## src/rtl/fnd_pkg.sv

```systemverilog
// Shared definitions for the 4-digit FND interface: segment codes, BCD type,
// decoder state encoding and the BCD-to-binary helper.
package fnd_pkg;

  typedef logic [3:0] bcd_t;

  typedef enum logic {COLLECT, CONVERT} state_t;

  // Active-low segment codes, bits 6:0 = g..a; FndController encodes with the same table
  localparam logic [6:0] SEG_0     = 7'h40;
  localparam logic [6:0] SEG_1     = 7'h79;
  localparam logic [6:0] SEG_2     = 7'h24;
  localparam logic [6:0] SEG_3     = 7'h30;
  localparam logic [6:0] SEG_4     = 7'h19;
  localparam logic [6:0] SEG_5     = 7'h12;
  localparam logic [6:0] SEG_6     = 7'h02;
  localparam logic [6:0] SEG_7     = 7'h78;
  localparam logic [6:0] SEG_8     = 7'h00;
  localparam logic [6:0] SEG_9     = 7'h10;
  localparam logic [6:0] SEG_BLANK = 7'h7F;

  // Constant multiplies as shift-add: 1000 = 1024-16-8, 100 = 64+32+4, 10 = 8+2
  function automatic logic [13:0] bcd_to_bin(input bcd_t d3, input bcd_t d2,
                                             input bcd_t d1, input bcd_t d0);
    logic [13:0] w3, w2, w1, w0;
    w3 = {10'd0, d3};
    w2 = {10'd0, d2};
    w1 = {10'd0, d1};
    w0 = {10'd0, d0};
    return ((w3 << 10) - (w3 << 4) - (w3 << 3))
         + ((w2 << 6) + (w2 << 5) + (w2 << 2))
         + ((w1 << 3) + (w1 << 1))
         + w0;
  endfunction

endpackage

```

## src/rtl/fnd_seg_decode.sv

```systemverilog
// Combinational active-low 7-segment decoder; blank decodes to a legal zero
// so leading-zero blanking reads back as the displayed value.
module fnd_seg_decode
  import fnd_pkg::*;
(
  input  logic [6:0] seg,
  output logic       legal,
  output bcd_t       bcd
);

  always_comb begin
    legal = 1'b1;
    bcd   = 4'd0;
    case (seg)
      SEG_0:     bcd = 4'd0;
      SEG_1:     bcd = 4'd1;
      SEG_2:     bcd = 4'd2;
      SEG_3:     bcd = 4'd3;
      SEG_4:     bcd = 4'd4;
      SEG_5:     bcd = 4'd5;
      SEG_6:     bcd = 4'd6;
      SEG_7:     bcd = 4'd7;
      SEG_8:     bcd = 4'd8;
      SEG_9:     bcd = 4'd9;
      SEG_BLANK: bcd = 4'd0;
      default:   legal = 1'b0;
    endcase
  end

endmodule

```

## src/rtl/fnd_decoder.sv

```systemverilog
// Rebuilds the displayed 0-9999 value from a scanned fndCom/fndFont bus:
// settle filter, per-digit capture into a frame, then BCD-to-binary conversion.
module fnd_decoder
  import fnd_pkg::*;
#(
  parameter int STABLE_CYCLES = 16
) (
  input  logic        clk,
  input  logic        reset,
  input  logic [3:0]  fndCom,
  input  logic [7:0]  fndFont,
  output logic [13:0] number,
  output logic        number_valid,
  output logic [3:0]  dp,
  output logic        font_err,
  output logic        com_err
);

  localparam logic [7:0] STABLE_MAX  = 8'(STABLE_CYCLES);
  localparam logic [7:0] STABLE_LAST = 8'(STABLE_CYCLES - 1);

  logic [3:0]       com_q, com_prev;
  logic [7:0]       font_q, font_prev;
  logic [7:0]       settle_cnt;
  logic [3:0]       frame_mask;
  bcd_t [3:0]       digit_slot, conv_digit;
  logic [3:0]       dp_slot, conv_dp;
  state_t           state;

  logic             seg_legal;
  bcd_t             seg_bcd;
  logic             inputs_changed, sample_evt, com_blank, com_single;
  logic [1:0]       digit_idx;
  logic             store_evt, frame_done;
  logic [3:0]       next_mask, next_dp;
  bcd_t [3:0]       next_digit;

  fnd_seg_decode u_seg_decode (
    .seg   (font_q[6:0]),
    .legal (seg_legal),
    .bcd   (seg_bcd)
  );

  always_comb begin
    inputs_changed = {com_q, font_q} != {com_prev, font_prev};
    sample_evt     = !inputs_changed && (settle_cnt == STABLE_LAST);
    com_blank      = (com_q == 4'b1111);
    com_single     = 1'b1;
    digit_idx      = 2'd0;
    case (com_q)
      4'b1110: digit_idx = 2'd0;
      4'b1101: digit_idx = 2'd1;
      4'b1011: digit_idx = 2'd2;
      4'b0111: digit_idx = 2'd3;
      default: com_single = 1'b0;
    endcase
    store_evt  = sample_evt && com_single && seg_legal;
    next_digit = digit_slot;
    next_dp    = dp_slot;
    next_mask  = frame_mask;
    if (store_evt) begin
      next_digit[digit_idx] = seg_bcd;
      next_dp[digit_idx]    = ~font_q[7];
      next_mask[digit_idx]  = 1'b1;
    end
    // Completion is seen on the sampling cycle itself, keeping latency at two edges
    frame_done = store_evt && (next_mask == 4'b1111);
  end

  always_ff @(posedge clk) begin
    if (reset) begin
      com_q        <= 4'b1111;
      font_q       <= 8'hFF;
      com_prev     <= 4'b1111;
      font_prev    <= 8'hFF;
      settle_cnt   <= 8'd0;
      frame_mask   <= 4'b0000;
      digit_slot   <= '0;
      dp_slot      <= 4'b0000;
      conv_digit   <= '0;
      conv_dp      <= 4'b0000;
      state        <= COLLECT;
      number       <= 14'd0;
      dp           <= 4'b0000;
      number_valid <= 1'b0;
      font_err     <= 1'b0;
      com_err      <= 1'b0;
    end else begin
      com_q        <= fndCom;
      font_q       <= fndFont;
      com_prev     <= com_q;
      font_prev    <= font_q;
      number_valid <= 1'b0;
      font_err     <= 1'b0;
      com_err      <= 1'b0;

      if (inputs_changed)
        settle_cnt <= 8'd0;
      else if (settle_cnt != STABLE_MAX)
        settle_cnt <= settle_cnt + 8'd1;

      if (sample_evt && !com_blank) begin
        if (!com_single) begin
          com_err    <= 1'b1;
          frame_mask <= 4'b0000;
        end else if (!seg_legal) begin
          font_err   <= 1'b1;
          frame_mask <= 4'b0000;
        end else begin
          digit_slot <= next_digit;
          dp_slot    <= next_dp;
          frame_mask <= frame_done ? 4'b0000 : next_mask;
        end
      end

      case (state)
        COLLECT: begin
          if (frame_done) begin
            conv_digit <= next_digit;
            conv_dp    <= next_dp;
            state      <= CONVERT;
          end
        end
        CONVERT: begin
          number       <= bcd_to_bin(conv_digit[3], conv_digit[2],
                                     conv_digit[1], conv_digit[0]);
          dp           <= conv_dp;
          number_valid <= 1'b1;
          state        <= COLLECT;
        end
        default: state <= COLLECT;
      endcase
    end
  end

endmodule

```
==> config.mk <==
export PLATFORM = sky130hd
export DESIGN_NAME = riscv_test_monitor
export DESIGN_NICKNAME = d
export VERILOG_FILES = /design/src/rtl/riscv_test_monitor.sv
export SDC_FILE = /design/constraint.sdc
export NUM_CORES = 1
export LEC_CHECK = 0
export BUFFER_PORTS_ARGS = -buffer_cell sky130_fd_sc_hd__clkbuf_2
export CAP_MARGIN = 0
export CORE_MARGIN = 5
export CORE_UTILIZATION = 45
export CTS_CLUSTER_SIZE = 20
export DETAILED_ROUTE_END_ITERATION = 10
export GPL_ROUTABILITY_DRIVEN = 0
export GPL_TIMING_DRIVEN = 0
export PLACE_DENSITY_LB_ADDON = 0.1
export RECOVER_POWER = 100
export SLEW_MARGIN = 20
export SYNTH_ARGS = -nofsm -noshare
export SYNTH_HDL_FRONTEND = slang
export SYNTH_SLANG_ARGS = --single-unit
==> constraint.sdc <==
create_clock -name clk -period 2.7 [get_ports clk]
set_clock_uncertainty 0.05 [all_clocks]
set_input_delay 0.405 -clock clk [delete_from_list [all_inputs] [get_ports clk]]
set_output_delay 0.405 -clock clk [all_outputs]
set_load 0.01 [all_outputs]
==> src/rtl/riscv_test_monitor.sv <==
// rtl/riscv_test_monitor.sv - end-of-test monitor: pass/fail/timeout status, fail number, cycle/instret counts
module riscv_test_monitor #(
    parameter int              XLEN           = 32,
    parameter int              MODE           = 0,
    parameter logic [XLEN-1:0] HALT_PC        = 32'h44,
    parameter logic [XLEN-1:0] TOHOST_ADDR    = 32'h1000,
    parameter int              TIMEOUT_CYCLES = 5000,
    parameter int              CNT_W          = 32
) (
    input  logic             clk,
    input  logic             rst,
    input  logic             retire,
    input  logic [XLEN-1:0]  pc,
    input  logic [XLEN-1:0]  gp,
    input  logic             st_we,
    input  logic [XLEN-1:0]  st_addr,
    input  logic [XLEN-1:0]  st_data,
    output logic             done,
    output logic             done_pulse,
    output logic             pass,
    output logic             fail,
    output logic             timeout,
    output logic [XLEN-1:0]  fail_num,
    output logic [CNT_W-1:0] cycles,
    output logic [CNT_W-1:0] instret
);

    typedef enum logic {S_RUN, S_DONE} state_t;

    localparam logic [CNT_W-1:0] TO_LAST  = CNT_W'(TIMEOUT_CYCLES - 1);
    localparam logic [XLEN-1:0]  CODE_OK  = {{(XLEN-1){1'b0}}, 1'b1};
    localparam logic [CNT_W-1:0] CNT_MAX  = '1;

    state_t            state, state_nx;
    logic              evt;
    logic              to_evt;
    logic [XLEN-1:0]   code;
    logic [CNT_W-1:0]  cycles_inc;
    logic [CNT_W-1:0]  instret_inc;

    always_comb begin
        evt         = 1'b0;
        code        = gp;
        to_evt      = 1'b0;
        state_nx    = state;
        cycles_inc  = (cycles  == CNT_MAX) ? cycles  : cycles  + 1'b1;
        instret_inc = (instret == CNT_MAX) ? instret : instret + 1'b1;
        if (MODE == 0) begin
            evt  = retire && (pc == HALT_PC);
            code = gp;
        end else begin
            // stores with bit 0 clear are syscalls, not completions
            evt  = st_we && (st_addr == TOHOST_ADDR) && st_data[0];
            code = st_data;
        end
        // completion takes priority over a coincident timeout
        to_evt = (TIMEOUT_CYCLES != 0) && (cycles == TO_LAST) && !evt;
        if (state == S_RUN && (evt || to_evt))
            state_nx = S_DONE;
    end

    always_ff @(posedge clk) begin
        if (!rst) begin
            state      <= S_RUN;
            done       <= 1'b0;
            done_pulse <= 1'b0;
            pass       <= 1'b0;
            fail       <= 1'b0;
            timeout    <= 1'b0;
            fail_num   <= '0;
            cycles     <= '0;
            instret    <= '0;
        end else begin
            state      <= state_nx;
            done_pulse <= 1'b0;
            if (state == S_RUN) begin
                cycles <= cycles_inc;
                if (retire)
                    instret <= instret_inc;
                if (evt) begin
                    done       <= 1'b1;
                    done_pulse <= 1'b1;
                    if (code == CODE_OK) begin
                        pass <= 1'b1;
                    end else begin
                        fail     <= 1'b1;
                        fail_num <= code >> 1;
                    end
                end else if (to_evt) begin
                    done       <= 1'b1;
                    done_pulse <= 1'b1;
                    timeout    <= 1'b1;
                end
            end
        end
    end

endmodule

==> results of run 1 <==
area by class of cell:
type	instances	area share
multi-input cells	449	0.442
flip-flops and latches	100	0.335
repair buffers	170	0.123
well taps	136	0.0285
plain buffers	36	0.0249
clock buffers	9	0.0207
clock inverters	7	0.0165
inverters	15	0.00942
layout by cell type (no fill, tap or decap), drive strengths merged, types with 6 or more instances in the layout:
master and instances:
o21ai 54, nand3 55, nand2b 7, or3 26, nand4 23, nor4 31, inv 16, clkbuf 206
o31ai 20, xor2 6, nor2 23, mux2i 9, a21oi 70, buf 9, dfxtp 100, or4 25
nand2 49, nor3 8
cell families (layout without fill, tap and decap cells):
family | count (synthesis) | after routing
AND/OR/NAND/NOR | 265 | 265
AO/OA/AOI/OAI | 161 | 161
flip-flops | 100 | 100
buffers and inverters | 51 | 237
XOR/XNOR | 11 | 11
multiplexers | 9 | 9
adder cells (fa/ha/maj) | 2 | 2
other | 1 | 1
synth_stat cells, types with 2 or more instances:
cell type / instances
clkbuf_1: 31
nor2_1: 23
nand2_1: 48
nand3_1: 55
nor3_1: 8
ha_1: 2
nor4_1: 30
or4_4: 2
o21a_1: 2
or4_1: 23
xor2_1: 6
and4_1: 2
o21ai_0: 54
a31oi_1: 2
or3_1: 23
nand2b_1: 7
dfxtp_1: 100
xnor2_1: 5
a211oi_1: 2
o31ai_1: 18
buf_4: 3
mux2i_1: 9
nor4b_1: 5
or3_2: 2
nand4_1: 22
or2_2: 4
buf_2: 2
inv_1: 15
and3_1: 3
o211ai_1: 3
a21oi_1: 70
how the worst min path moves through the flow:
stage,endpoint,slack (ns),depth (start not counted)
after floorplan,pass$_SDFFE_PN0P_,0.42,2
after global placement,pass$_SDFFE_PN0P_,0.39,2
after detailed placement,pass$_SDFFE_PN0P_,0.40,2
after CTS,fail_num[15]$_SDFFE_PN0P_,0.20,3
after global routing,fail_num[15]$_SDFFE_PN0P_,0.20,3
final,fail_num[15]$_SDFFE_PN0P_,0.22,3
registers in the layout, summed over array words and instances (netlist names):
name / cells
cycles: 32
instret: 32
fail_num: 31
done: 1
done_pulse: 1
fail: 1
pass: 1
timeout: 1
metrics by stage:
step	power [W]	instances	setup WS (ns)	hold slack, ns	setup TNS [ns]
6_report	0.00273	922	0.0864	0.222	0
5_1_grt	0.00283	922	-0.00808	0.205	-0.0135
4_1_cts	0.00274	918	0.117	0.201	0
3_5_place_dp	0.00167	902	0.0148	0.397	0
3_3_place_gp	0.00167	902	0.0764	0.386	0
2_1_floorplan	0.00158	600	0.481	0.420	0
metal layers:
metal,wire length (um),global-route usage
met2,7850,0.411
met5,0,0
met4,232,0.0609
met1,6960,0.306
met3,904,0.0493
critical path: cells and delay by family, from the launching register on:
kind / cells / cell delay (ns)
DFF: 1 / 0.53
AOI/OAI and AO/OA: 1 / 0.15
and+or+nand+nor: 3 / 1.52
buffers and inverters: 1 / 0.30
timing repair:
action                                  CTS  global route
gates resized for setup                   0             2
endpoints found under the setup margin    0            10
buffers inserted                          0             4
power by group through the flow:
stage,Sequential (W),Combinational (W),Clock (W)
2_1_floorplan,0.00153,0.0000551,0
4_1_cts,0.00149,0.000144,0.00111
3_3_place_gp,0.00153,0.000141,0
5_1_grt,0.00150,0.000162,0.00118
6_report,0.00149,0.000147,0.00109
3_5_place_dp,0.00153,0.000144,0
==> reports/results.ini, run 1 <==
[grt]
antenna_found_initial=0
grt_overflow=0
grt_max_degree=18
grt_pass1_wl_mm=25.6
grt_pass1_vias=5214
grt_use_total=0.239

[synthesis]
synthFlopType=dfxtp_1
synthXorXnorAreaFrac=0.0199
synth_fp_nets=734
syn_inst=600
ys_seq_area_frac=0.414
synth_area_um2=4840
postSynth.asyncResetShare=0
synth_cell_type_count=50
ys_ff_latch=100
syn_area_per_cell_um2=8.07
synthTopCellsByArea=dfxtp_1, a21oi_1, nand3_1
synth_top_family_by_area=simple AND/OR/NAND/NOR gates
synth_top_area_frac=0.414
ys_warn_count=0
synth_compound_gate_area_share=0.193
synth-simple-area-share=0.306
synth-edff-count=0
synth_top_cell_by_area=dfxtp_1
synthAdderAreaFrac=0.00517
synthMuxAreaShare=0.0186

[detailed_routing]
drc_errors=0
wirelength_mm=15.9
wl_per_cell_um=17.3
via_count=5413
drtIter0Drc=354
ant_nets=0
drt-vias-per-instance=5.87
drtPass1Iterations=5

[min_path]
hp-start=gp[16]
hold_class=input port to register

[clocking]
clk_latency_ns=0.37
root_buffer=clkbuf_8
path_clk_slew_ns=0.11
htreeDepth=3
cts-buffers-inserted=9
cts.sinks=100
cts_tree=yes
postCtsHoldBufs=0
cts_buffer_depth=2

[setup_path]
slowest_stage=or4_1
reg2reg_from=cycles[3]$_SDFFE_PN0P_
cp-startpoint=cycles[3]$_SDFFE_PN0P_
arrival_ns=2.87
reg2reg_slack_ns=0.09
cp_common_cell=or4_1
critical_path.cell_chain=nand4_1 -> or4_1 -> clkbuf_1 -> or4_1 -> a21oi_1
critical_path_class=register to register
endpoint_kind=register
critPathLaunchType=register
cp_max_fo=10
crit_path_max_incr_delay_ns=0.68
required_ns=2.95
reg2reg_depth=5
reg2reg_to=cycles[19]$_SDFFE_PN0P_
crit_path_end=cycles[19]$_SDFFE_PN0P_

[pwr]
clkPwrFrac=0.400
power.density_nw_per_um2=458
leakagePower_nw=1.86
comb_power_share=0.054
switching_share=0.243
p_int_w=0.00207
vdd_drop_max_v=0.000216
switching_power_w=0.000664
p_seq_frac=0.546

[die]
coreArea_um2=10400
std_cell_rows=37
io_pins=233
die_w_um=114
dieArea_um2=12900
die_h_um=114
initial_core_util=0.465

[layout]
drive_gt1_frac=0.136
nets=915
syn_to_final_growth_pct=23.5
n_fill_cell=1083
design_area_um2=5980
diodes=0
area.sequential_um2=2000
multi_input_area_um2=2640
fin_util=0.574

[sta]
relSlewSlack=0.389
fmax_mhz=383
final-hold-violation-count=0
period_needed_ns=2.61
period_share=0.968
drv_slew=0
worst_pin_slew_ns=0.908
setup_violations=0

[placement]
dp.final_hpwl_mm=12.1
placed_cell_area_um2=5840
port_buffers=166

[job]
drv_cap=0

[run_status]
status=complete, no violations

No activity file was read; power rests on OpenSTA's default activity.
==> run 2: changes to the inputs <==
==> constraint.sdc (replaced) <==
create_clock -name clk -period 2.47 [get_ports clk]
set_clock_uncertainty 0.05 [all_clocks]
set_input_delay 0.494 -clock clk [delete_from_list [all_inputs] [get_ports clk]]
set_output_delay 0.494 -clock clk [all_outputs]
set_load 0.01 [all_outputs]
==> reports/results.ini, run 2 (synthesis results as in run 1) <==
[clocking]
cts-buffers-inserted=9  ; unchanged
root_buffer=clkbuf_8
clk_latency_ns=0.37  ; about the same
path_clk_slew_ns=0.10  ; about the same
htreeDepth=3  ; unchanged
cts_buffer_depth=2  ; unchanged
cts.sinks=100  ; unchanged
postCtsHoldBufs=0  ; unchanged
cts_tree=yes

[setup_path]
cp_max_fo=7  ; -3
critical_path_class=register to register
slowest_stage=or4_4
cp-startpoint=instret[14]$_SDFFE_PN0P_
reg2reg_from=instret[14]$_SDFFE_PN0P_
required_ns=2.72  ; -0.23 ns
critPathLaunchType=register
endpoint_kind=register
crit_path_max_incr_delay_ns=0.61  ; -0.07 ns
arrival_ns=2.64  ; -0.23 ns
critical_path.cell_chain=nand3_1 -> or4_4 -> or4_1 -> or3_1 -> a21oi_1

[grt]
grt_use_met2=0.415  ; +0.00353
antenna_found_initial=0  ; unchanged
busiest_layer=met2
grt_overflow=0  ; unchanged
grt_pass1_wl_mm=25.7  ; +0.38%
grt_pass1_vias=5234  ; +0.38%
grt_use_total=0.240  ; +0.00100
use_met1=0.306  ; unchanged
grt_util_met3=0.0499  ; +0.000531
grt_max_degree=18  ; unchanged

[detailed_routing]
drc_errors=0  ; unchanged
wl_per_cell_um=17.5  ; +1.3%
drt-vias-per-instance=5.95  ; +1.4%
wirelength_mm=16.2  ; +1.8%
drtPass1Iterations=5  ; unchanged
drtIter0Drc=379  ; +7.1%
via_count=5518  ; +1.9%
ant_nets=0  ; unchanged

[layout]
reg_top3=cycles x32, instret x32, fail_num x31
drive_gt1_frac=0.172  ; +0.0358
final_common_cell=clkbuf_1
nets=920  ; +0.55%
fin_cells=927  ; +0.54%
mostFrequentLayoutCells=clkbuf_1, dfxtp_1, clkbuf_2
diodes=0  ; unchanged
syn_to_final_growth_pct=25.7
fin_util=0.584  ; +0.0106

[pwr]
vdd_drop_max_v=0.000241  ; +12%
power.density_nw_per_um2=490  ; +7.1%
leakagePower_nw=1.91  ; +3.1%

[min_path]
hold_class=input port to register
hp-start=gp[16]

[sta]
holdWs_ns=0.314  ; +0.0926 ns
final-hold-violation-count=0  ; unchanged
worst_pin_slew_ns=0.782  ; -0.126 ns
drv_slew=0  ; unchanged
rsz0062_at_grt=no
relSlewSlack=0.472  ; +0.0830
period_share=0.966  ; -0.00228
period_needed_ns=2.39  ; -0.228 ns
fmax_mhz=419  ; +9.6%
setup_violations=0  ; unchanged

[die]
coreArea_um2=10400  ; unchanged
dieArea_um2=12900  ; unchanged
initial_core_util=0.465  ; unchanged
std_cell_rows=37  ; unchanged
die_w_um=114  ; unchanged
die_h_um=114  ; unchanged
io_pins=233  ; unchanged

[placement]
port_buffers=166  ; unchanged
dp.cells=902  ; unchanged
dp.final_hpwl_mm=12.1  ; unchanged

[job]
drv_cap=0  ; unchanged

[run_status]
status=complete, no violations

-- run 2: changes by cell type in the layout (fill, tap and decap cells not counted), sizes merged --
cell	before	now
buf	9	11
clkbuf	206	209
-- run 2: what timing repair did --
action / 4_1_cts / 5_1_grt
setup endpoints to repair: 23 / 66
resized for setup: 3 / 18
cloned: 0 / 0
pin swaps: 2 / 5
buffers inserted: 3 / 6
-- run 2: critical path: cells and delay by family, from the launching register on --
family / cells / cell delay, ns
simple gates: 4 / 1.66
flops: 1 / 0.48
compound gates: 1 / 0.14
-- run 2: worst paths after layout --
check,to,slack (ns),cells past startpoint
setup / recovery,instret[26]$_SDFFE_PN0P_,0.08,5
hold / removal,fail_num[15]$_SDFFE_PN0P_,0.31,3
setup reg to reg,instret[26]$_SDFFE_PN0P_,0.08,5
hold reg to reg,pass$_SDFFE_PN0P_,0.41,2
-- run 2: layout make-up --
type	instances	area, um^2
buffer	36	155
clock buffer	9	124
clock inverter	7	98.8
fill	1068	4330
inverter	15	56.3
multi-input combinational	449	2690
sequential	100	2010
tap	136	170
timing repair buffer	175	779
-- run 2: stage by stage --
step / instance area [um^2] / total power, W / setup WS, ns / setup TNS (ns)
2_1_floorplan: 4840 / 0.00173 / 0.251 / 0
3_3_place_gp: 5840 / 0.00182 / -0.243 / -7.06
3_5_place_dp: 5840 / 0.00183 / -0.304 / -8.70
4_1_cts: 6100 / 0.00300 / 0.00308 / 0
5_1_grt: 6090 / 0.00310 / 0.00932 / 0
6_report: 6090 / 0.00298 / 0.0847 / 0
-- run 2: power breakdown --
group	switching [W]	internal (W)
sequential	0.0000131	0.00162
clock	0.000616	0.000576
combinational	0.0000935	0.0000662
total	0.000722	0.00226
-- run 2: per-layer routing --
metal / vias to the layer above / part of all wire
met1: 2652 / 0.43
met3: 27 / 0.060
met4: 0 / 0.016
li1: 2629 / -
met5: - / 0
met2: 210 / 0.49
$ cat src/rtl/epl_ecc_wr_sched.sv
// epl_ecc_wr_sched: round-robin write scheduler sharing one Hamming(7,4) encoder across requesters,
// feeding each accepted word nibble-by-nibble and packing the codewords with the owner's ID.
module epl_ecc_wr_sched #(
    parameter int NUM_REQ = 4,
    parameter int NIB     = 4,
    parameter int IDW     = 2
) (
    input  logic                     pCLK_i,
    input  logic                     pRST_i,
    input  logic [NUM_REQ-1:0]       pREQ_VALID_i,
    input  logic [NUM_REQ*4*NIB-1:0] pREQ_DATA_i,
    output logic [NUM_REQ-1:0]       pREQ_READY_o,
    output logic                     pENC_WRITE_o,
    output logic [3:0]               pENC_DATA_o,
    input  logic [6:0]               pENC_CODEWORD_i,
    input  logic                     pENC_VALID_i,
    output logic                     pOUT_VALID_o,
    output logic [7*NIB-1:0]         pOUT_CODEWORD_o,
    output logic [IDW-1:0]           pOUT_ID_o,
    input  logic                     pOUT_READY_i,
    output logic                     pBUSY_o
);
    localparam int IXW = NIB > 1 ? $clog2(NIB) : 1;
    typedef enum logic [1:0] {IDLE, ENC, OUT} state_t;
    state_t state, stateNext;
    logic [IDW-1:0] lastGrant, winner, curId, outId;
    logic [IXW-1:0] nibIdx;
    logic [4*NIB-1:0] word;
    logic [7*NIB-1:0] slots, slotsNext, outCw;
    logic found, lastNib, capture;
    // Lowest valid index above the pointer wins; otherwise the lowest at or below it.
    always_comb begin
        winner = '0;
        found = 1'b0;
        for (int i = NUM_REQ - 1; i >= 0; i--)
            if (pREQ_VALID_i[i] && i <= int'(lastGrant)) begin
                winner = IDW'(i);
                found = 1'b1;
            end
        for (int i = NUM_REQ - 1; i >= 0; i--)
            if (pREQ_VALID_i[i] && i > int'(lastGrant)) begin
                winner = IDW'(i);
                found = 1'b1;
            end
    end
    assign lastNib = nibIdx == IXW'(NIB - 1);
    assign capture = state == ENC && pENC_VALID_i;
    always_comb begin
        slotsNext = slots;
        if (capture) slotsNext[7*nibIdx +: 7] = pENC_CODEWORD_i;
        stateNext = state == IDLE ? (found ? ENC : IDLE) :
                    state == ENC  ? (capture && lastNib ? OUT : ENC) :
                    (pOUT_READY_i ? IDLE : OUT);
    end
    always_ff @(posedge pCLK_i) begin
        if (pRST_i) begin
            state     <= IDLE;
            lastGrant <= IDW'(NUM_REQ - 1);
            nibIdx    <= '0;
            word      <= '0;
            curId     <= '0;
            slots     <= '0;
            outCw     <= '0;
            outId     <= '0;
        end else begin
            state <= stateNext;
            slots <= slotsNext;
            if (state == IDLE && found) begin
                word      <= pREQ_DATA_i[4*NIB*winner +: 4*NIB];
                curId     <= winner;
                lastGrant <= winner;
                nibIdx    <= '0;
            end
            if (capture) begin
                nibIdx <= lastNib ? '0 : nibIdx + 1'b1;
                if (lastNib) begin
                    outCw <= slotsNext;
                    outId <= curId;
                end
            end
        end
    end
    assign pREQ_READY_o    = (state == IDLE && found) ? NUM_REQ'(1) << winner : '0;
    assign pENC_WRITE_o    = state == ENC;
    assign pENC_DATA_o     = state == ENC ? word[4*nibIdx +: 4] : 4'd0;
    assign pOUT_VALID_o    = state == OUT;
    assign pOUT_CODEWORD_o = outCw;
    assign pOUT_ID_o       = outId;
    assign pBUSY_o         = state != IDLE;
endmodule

§ **Task to carry out**:
Among the lines of the data, some may contain the string "merged"; report how many, and nothing more.

§ **Exercise response**:
2